[Problem description] Extract each line holding the word "group" from the entries.

━━━━━━

File: config.mk
export PLATFORM = sky130hd
export DESIGN_NAME = sram_axi_bridge
export DESIGN_NICKNAME = d
export VERILOG_FILES = /design/src/rtl/sram_axi_bridge.sv
export SDC_FILE = /design/constraint.sdc
export NUM_CORES = 1
export LEC_CHECK = 0
export BUFFER_PORTS_ARGS = -buffer_cell sky130_fd_sc_hd__buf_2
export CORE_AREA = 5 5 120 122
export CTS_CLUSTER_SIZE = 12
export DETAILED_ROUTE_END_ITERATION = 6
export DIE_AREA = 0 0 125 127
export GPL_ROUTABILITY_DRIVEN = 0
export PLACE_DENSITY = 0.69
export SLEW_MARGIN = 20
export SYNTH_ARGS = -nofsm -noshare
export SYNTH_HDL_FRONTEND = slang
export SYNTH_SLANG_ARGS = --single-unit
export TNS_END_PERCENT = 100
File: constraint.sdc
create_clock -name aclk -period 17.7 [get_ports aclk]
set_input_delay 0.885 -clock aclk [delete_from_list [all_inputs] [get_ports aclk]]
set_output_delay 0.885 -clock aclk [all_outputs]
set_load 0.005 [all_outputs]
File: src/rtl/sram_axi_bridge.sv
// sram_axi_bridge: CPU SRAM-style request port to single-beat AXI3 master.
// Only one transaction is outstanding; data_ok pulses one cycle after the final handshake.
module sram_axi_bridge #(
    parameter logic [3:0] RD_ID = 4'd0,
    parameter logic [3:0] WR_ID = 4'd1
) (
    input  logic        aclk,
    input  logic        aresetn,
    input  logic        req_i,
    input  logic        wr_i,
    input  logic [1:0]  size_i,
    input  logic [31:0] addr_i,
    input  logic [31:0] wdata_i,
    output logic        addr_ok_o,
    output logic        data_ok_o,
    output logic [31:0] rdata_o,
    output logic [3:0]  arid_o,
    output logic [31:0] araddr_o,
    output logic [7:0]  arlen_o,
    output logic [2:0]  arsize_o,
    output logic [1:0]  arburst_o,
    output logic [1:0]  arlock_o,
    output logic [3:0]  arcache_o,
    output logic [2:0]  arprot_o,
    output logic        arvalid_o,
    input  logic        arready_i,
    input  logic [3:0]  rid_i,
    input  logic [31:0] rdata_i,
    input  logic [1:0]  rresp_i,
    input  logic        rlast_i,
    input  logic        rvalid_i,
    output logic        rready_o,
    output logic [3:0]  awid_o,
    output logic [31:0] awaddr_o,
    output logic [7:0]  awlen_o,
    output logic [2:0]  awsize_o,
    output logic [1:0]  awburst_o,
    output logic [1:0]  awlock_o,
    output logic [3:0]  awcache_o,
    output logic [2:0]  awprot_o,
    output logic        awvalid_o,
    input  logic        awready_i,
    output logic [3:0]  wid_o,
    output logic [31:0] wdata_o,
    output logic [3:0]  wstrb_o,
    output logic        wlast_o,
    output logic        wvalid_o,
    input  logic        wready_i,
    input  logic [3:0]  bid_i,
    input  logic [1:0]  bresp_i,
    input  logic        bvalid_i,
    output logic        bready_o
);
    typedef enum logic [2:0] {IDLE, RD_ADDR, RD_DATA, WR_REQ, WR_RESP} state_t;
    state_t      state_q, state_d;
    logic        wr_q;
    logic [1:0]  size_q;
    logic [31:0] addr_q, wdata_q, rdata_q, rdata_d;
    logic        aw_done_q, aw_done_d, w_done_q, w_done_d, data_ok_q, data_ok_d;
    logic        aw_set, w_set;
    logic        unused_ok;
    assign unused_ok = ^{rid_i, rresp_i, rlast_i, bid_i, bresp_i};
    assign addr_ok_o = req_i && (state_q == IDLE);
    assign data_ok_o = data_ok_q;
    assign rdata_o   = rdata_q;
    assign arvalid_o = state_q == RD_ADDR;
    assign rready_o  = state_q == RD_DATA;
    assign awvalid_o = (state_q == WR_REQ) && !aw_done_q;
    assign wvalid_o  = (state_q == WR_REQ) && !w_done_q;
    assign bready_o  = state_q == WR_RESP;
    assign aw_set    = aw_done_q || (awvalid_o && awready_i);
    assign w_set     = w_done_q || (wvalid_o && wready_i);
    assign arid_o    = RD_ID;
    assign awid_o    = WR_ID;
    assign wid_o     = WR_ID;
    assign araddr_o  = addr_q;
    assign awaddr_o  = addr_q;
    assign arsize_o  = (size_q == 2'd3) ? 3'd2 : {1'b0, size_q};
    assign awsize_o  = arsize_o;
    assign arlen_o   = 8'd0;
    assign awlen_o   = 8'd0;
    assign arburst_o = 2'b01;
    assign awburst_o = 2'b01;
    assign arlock_o  = 2'b00;
    assign awlock_o  = 2'b00;
    assign arcache_o = 4'd0;
    assign awcache_o = 4'd0;
    assign arprot_o  = 3'd0;
    assign awprot_o  = 3'd0;
    assign wdata_o   = wdata_q;
    assign wlast_o   = 1'b1;
    assign wstrb_o   = (size_q == 2'd0) ? 4'b0001 << addr_q[1:0] :
                       (size_q == 2'd1) ? 4'b0011 << {addr_q[1], 1'b0} : 4'b1111;
    always_comb begin
        state_d   = state_q;
        aw_done_d = aw_done_q;
        w_done_d  = w_done_q;
        data_ok_d = 1'b0;
        rdata_d   = rdata_q;
        case (state_q)
            IDLE:    if (req_i) state_d = wr_i ? WR_REQ : RD_ADDR;
            RD_ADDR: if (arready_i) state_d = RD_DATA;
            RD_DATA: if (rvalid_i) begin
                state_d   = IDLE;
                data_ok_d = 1'b1;
                rdata_d   = wr_q ? rdata_q : rdata_i;
            end
            WR_REQ: begin
                // Address and data handshakes complete independently, in any order.
                aw_done_d = aw_set && !w_set;
                w_done_d  = w_set && !aw_set;
                if (aw_set && w_set) state_d = WR_RESP;
            end
            WR_RESP: if (bvalid_i) begin
                state_d   = IDLE;
                data_ok_d = 1'b1;
            end
            default: state_d = IDLE;
        endcase
    end
    always_ff @(posedge aclk) begin
        if (!aresetn) begin
            state_q   <= IDLE;
            aw_done_q <= 1'b0;
            w_done_q  <= 1'b0;
            data_ok_q <= 1'b0;
            rdata_q   <= 32'd0;
        end else begin
            state_q   <= state_d;
            aw_done_q <= aw_done_d;
            w_done_q  <= w_done_d;
            data_ok_q <= data_ok_d;
            rdata_q   <= rdata_d;
        end
    end
    always_ff @(posedge aclk) begin
        if (addr_ok_o) begin
            wr_q    <= wr_i;
            size_q  <= size_i;
            addr_q  <= addr_i;
            wdata_q <= wdata_i;
        end
    end
endmodule
==> results of run 1 <==
## per-layer routing
| metal | GRT usage, % | part of all wire (%) | up-vias |
|---|---|---|---|
| li1 | - | - | 1468 |
| met1 | 13.24 | 35 | 1429 |
| met2 | 23.88 | 54 | 163 |
| met3 | 4.090 | 8.9 | 13 |
| met4 | 5.357 | 1.6 | 0 |
| met5 | 0 | 0 | - |
## state kept, by name, indices dropped and copies added, names as in the netlist
| name | cells |
|---|---|
| wr_q | 1 |
| state_q | 3 |
| wdata_o | 32 |
| data_ok_o | 1 |
| size_q | 2 |
| aw_done_q | 1 |
| w_done_q | 1 |
| araddr_o | 32 |
| rdata_o | 32 |
## cell usage after synthesis, drive strengths merged (3+ instances only)
master,number,area share [%]
buf,96,17
nand2,71,6.2
edfxtp,67,47
dfxtp,38,18
a21boi,32,5.6
nor2,8,0.70
clkbuf,6,0.53
nor2b,4,0.58
inv,3,0.26
nor3b,3,0.53
## cells by family after synthesis
group	synth area share, %
AOI/OAI and AO/OA	7.564
buffers and inverters	17.52
DFF	64.72
muxes	0.4673
other	0.1753
and+or+nand+nor	9.550
## power by group through the flow
stage / combinational, mW / sequential (mW) / clock (mW)
after global placement: 0.0877 / 0.308 / 0
after global routing: 0.0967 / 0.307 / 0.228
after detailed placement: 0.0894 / 0.310 / 0
after floorplan: 0.0546 / 0.313 / 0
final: 0.0875 / 0.304 / 0.212
after CTS: 0.0896 / 0.304 / 0.219
## final timing paths
check / startpoint / endpoint / slack, ps / cells past startpoint
max: req_i / addr_ok_o / 15070 / 5
min: rdata_o[28]$_SDFFE_PN0P_ / rdata_o[28]$_SDFFE_PN0P_ / 450 / 2
min reg2reg: rdata_o[28]$_SDFFE_PN0P_ / rdata_o[28]$_SDFFE_PN0P_ / 450 / 2
max reg2reg: state_q[1]$_SDFFE_PN0P_ / rdata_o[0]$_SDFFE_PN0P_ / 15650 / 4
## metrics by stage
step	hold slack [ps]	instance area (um^2)	total power, mW	std cells	util, %
after floorplan	451.4	4476	0.3678	405	-
after global placement	438.7	5239	0.3959	731	40.04
after detailed placement	446.9	5239	0.3990	731	40.04
after CTS	457.0	5558	0.6130	747	42.47
after global routing	481.2	5559	0.6314	747	42.48
final	451.3	5559	0.6033	747	42.48
## critical path, delay by kind of cell
kind                   cells  cell delay [ps]
buffers and inverters      3              650
and+or+nand+nor            2              180
## area by class of cell
type,instances,area (um^2)
fill,1259,7526
sequential,105,2773
multi-input combinational,195,967.2
clock buffer,9,225.2
clock inverter,7,93.84
tap,176,220.2
timing repair buffer,252,1269
inverter,3,11.26
==> impl_metrics.ini, run 1 <==
[run_status]
status = complete, no violations

[routing]
first_pass_iters = 6
post-route-drc-count = 0
vias = 3073
wirelength_routed_um = 11000
drtIter0Drc = 169
routedWlPerCell_um = 14.72
antenna_violating_nets_remaining = 0
post_drt_via_cell_ratio = 4.114

[timing]
timing_max_transition_violations_final = 0
final_hold_viol_count = 0
total_of_endpoints_with_negative_setup_slack_in_the_final_report = 0
timing.final.crit_period_ps = 2626
fin_setup_tns_ps = 0
timing.max_slew.rel_slack_pct = 56.85
unrepaired_setup_endpoints_after_global_routing = false
setup_ws_ps = 15070
fin_worst_skew_ps = 8.810
max_slew.worst_pin.slew_ps = 647.3
fmax_mhz = 380.8
final.period_utilization_pct = 14.84

[power_and_ir_drop]
peakVddDrop_uv = 40.51
comb_power_share_pct = 14.5
power.share.switching_pct = 24.65
total_leakage_power_nw = 2.553
seq_power_share_pct = 50.4
p_clk_share_pct = 35.1
cell_internal_pwr_mw = 0.4546
switching_power_mw = 0.1487
powerDensity_nw_per_um2 = 108.5

[clock_tree]
number_of_setup_buffers_added_after_cts = 0
holdBufCountCts = 0
tritoncts = yes
max_h_tree_level = 3
cts_made_buffers = 9
cts-root-buf = sky130_fd_sc_hd__clkbuf_16
max-clock-path-buffers = 2
cts_resized = 0
cts.reportedPaths.clkPinSlew_ps = 70
cts_num_sinks = 105
clock_latency_ps = 350

[worst_setup_path]
setup.worst_path.class = primary input to primary output
crit_chain = buf_2, nand2b_1, nor3_2, buf_4, buf_2
timing.critical_path.mode_cell = sky130_fd_sc_hd__buf_2
worst_ep_arrival_time_ps = 1740
crit_path_max_incr_delay_ps = 380
cp_data_required_time_ps = 16820
setup.worst_path.end_class = primary output
crit_path_start_kind = primary input
crit_path_max_fanout = 27
timing.critical_path.slowest_stage_cell = sky130_fd_sc_hd__buf_4

[logic_synthesis]
synth-edff-count = 67
syn-instance-count = 354
syn-mean-instance-area_um2 = 12.10
register_bit_total_from_synthesis = 105
synthesis.yosys.warnings = 0
synth_ff_type = sky130_fd_sc_hd__edfxtp_1
synthDistinctLibCells = 30
mappedNetlistArea_um2 = 4284
synth-seq-area-share_pct = 64.72
synthArstFlopShare_pct = 0

[floorplanning]
floorplan.die_area_um2 = 15880
rows = 42
horiz_die_dim_um = 125
io_pins = 316
initial_core_util_pct = 32.74
core_region_area_um2 = 13090
die_h_um = 127

[cells_and_area]
drive_gt1_share_pct = 47.29
most_common_cell_after_layout_fill_and_taps_aside = sky130_fd_sc_hd__buf_2
layout_common_cells = sky130_fd_sc_hd__buf_2, sky130_fd_sc_hd__nand2_1, sky130_fd_sc_hd__edfxtp_1
flow.area_growth_from_synthesis_pct = 29.76
fin_nets = 686
antenna_cells_inserted = 0

[global_routing]
grt_antenna_before_repair = 0
global_route.overflow_total = 0
first_pass_grt_wire_length_um = 15860
first_global_vias = 2994
globalRouteTotalUtil_pct = 12.80
maximum_number_of_pins_on_one_net_before_global_route_repair = 44

[placed_design]
detailedPlace.worstSlack_ps = 15060
port-buffer-count = 249
dp_hpwl_um = 8598

[job]
max_cap_violations = 0

[min_path]
holdCritPathClass = flip-flop to flip-flop
Note: power is estimated with default switching activity, not from simulation.
==> run 2, diff against run 1 <==
--- a/config.mk
+++ b/config.mk
@@ -6,12 +6,12 @@
 export NUM_CORES = 1
 export LEC_CHECK = 0
 export BUFFER_PORTS_ARGS = -buffer_cell sky130_fd_sc_hd__buf_2
-export CORE_AREA = 5 5 120 122
+export CORE_AREA = 5 5 121 123
 export CTS_CLUSTER_SIZE = 12
 export DETAILED_ROUTE_END_ITERATION = 6
-export DIE_AREA = 0 0 125 127
+export DIE_AREA = 0 0 126 128
 export GPL_ROUTABILITY_DRIVEN = 0
-export PLACE_DENSITY = 0.69
+export PLACE_DENSITY = 0.71
 export SLEW_MARGIN = 20
 export SYNTH_ARGS = -nofsm -noshare
 export SYNTH_HDL_FRONTEND = slang
==> constraint.sdc (replaced) <==
create_clock -name aclk -period 2.41 [get_ports aclk]
set_input_delay 0.1205 -clock aclk [delete_from_list [all_inputs] [get_ports aclk]]
set_output_delay 0.1205 -clock aclk [all_outputs]
set_load 0.005 [all_outputs]
==> impl_metrics.ini, run 2 (synthesis gave the netlist of run 1 again) <==
[worst_setup_path]
worst_ep_arrival_time_ps = 1790
crit_path_max_fanout = 67
setup.worst_path.end_class = primary output
cp_data_required_time_ps = 2290
setup.worst_path.class = flip-flop to primary output
crit_path_start_kind = flip-flop

[routing]
post-route-drc-count = 0
post_drt_via_cell_ratio = 4.036
wirelength_routed_um = 11580
antenna_violating_nets_remaining = 0
drtIter0Drc = 149
first_pass_iters = 4
vias = 3390
routedWlPerCell_um = 13.78

[clock_tree]
clock_latency_ps = 350
cts_made_buffers = 9
max-clock-path-buffers = 2
cts-root-buf = sky130_fd_sc_hd__clkbuf_16
cts.reportedPaths.clkPinSlew_ps = 70
max_h_tree_level = 3
tritoncts = yes
cts_num_sinks = 105
number_of_setup_buffers_added_after_cts = 0

[power_and_ir_drop]
total_power_mw = 4.387
total_leakage_power_nw = 2.922
powerDensity_nw_per_um2 = 680.3
peakVddDrop_uv = 372.6

[timing]
final_hold_viol_count = 0
fin_worst_skew_ps = 4.956
timing.max_slew.rel_slack_pct = 57.93
total_of_endpoints_with_negative_setup_slack_in_the_final_report = 0
fmax_mhz = 524.5
final.period_utilization_pct = 79.11
timing.final.crit_period_ps = 1906
unrepaired_setup_endpoints_after_global_routing = false
setup_ws_ps = 503.5
timing_max_transition_violations_final = 0
max_slew.worst_pin.slew_ps = 631.0

[global_routing]
grt_antenna_before_repair = 0
global_route.overflow_total = 0
globalRouteTotalUtil_pct = 13.76
maximum_number_of_pins_on_one_net_before_global_route_repair = 68
first_global_vias = 3237
first_pass_grt_wire_length_um = 17170

[cells_and_area]
fill_cells = 1253
drive_gt1_share_pct = 41.21
most_common_cell_after_layout_fill_and_taps_aside = sky130_fd_sc_hd__buf_2
finish.cell_count_without_fillers = 840
fin_nets = 775
finalCoreUtilization_pct = 47.56
flow.area_growth_from_synthesis_pct = 50.53
layout_common_cells = sky130_fd_sc_hd__buf_2, sky130_fd_sc_hd__dlygate4sd3_1, sky130_fd_sc_hd__nand2_1
antenna_cells_inserted = 0

[min_path]
holdCritPathClass = primary input to flip-flop

[floorplanning]
floorplan.die_area_um2 = 16130
die_h_um = 128
core_region_area_um2 = 13560
io_pins = 316
initial_core_util_pct = 31.60
rows = 43
horiz_die_dim_um = 126

[placed_design]
detailedPlace.worstSlack_ps = 490.3
dp_hpwl_um = 7882
port-buffer-count = 249
placed_cells_incl_taps = 737

[run_status]
status = complete, no violations

[job]
max_cap_violations = 0
## run 2: changes by cell type in the layout (fill, tap and decap cells not counted), moves of 2 or more
cell                            before  now
sky130_fd_sc_hd__dlygate4sd3_1       0   87
sky130_fd_sc_hd__inv_6               1    3
sky130_fd_sc_hd__bufinv_16           2    0
sky130_fd_sc_hd__buf_12              0    2
## run 2: area by class of cell
class,instances,area [um^2],area share [%]
multi-input cells,195,979.7,15.19
clock buffers,10,229.0,3.551
flip-flops and latches,105,2773,43.00
repair buffers,341,2180,33.80
clock inverters,6,51.30,0.7955
well taps,180,225.2,3.492
inverters,3,11.26,0.1746
## run 2: per-layer routing
metal  wire (um)  vias to the layer above  part of all wire, %  track usage [%]
li1            -                     1653                    -                -
met1        4064                     1553                   35            14.15
met2        6235                      164                   54            25.60
met3        1050                       20                  9.1            5.083
met4         226                        0                  2.0            4.921
met5           0                        -                    0                0
## run 2: critical path: stages, from the launching register on
cell	delay, ps
sky130_fd_sc_hd__dfxtp_1	410
sky130_fd_sc_hd__nand2b_4	200
sky130_fd_sc_hd__nor3_4	260
sky130_fd_sc_hd__buf_12	320
sky130_fd_sc_hd__buf_2	190
## run 2: per-stage QoR
stage	instance area, um^2	hold slack, ps	setup TNS [ps]
after floorplan	4504	219.4	-20680
after global placement	5298	296.9	0
after detailed placement	5298	298.9	0
after CTS	6449	0.7058	0
after global routing	6449	8.368	0
final	6449	17.65	0
## run 2: power by group
group	internal [mW]	switching, mW
Clock	0.716	0.664
Combinational	0.397	0.379
Sequential	2.14	0.0906
Total	3.25	1.13
## run 2: final timing paths
kind	start	to	slack, ps	cells after the start
worst max register to register	state_q[1]$_SDFFE_PN0P_	rdata_o[0]$_SDFFE_PN0P_	500	5
worst max-delay path	state_q[1]$_SDFFE_PN0P_	addr_ok_o	500	4
worst min-delay path	rdata_i[25]	rdata_o[25]$_SDFFE_PN0P_	20	3
worst min register to register	rdata_o[23]$_SDFFE_PN0P_	rdata_o[23]$_SDFFE_PN0P_	450	2
## run 2: what timing repair did
| action | 4_1_cts | 5_1_grt |
|---|---|---|
| hold buffers | 87 | 0 |
| gates resized for setup | 0 | 0 |
| endpoints found under the hold margin | 87 | 0 |
==> run 3, diff against run 2 <==
--- a/config.mk
+++ b/config.mk
@@ -5,6 +5,7 @@
 export SDC_FILE = /design/constraint.sdc
 export NUM_CORES = 1
 export LEC_CHECK = 0
+export ABC_AREA = 1
 export BUFFER_PORTS_ARGS = -buffer_cell sky130_fd_sc_hd__buf_2
 export CORE_AREA = 5 5 121 123
 export CTS_CLUSTER_SIZE = 12
==> constraint.sdc (replaced) <==
create_clock -name aclk -period 1.7 [get_ports aclk]
set_input_delay 0.085 -clock aclk [delete_from_list [all_inputs] [get_ports aclk]]
set_output_delay 0.085 -clock aclk [all_outputs]
set_load 0.005 [all_outputs]
==> impl_metrics.ini, run 3 <==
[min_path]
holdCritPathClass = primary input to flip-flop

[timing]
final_hold_viol_count = 0
final.period_utilization_pct = 93.14
total_of_endpoints_with_negative_setup_slack_in_the_final_report = 0
timing_max_transition_violations_final = 0
timing.final.crit_period_ps = 1583
setup_ws_ps = 116.6
fmax_mhz = 631.5
unrepaired_setup_endpoints_after_global_routing = false
fin_worst_skew_ps = 4.937

[floorplanning]
rows = 43
horiz_die_dim_um = 126
io_pins = 316
floorplan.die_area_um2 = 16130
core_region_area_um2 = 13560
initial_core_util_pct = 31.60
die_h_um = 128

[placed_design]
port-buffer-count = 249
dp_hpwl_um = 8309
detailedPlace.worstSlack_ps = 265.1

[logic_synthesis]
mappedNetlistArea_um2 = 4284
synthesis.yosys.warnings = 0
synthArstFlopShare_pct = 0
synthDistinctLibCells = 25
register_bit_total_from_synthesis = 105
post_synth_most_frequent_cells = sky130_fd_sc_hd__buf_4, sky130_fd_sc_hd__edfxtp_1, sky130_fd_sc_hd__nor2_1
synthDominantAreaCellType = sky130_fd_sc_hd__edfxtp_1
synth_ff_type = sky130_fd_sc_hd__edfxtp_1
syn-mean-instance-area_um2 = 11.61
synth_top_cell_area_share_pct = 46.96
syn-instance-count = 369
synth-seq-area-share_pct = 64.72
synthTopCellsByArea = sky130_fd_sc_hd__edfxtp_1, sky130_fd_sc_hd__dfxtp_1, sky130_fd_sc_hd__buf_4
synth-edff-count = 67
post-synth-top-count-cell = sky130_fd_sc_hd__buf_4

[clock_tree]
max_h_tree_level = 3
cts_made_buffers = 9
max-clock-path-buffers = 2
number_of_setup_buffers_added_after_cts = 0
tritoncts = yes
clock_latency_ps = 340
cts.reportedPaths.clkPinSlew_ps = 70
cts-root-buf = sky130_fd_sc_hd__clkbuf_16
cts_num_sinks = 105

[routing]
routedWlPerCell_um = 14.97
wl_met1_um = 4794
vias = 3523
post-route-drc-count = 0
wl_met3_um = 1376
top_layer_used = met4
wirelength_routed_um = 13050
wl_met2_um = 6683
post_drt_via_cell_ratio = 4.040
drtIter0Drc = 92
antenna_violating_nets_remaining = 0
first_pass_iters = 4

[global_routing]
first_global_vias = 3572
first_pass_grt_wire_length_um = 19360
global_route.overflow_total = 0
maximum_number_of_pins_on_one_net_before_global_route_repair = 35
globalRouteTotalUtil_pct = 15.31
grt_antenna_before_repair = 0

[worst_setup_path]
crit_path_max_incr_delay_ps = 370
timing.critical_path.slowest_stage_cell = sky130_fd_sc_hd__dfxtp_2
setup.worst_path.end_class = primary output
crit_path_max_fanout = 17
worst_ep_arrival_time_ps = 1500
cp_data_required_time_ps = 1620
setup.worst_path.class = flip-flop to primary output
timing.critical_path.mode_cell = sky130_fd_sc_hd__nor2_4
crit_chain = nor2_4, nand2_2, nor2_4, buf_12, buf_2
crit_path_start_kind = flip-flop

[power_and_ir_drop]
powerDensity_nw_per_um2 = 1165
peakVddDrop_uv = 676.9
total_leakage_power_nw = 3.162

[cells_and_area]
drive_gt1_share_pct = 42.34
finalCoreUtilization_pct = 48.72
fin_nets = 807
most_common_cell_after_layout_fill_and_taps_aside = sky130_fd_sc_hd__buf_2
flow.area_growth_from_synthesis_pct = 54.18
antenna_cells_inserted = 0
layout_common_cells = sky130_fd_sc_hd__buf_2, sky130_fd_sc_hd__dlygate4sd3_1, sky130_fd_sc_hd__edfxtp_1

[run_status]
status = complete, no violations

[job]
max_cap_violations = 0
-- run 3: repair_timing --
item,CTS,global route
gates cloned,1,1
resized for setup,1,0
hold buffers,100,0
endpoints found under the setup margin,2,1
hold endpoints to repair,100,0
-- run 3: kinds of logic (layout without fill, tap and decap cells) --
kind of cell / Yosys count / after routing / share of synthesized area (%)
AOI/OAI and AO/OA: 46 / 46 / 5.374
buffers and inverters: 115 / 387 / 18.84
DFF: 105 / 105 / 64.72
other: 2 / 53 / 0.1753
and+or+nand+nor: 101 / 101 / 10.89
-- run 3: layout make-up --
type	count	area [um^2]
Multi-Input combinational cell	200	913.4
Clock buffer	9	225.2
Fill cell	1212	6953
Clock inverter	7	52.55
Tap cell	180	225.2
Sequential cell	105	2776
Timing Repair Buffer	355	2347
Inverter	16	65.06
-- run 3: report_power, final --
part	total, mW	switching [mW]	internal, mW
combinational	2.09	1.08	1.01
sequential	3.66	0.289	3.37
clock	1.94	0.936	1.01
-- run 3: final timing paths --
kind	startpoint	endpoint	slack, ps	cells past startpoint
max	state_q[1]$_SDFFE_PN0P_	addr_ok_o	120	5
min	rvalid_i	data_ok_o$_SDFF_PN0_	60	3
max reg2reg	state_q[1]$_SDFFE_PN0P_	araddr_o[29]$_DFFE_PP_	170	4
min reg2reg	rdata_o[21]$_SDFFE_PN0P_	rdata_o[21]$_SDFFE_PN0P_	500	2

━━━━━━

[Answer section]
group	synth area share, %
## power by group through the flow
## run 2: power by group
group	internal [mW]	switching, mW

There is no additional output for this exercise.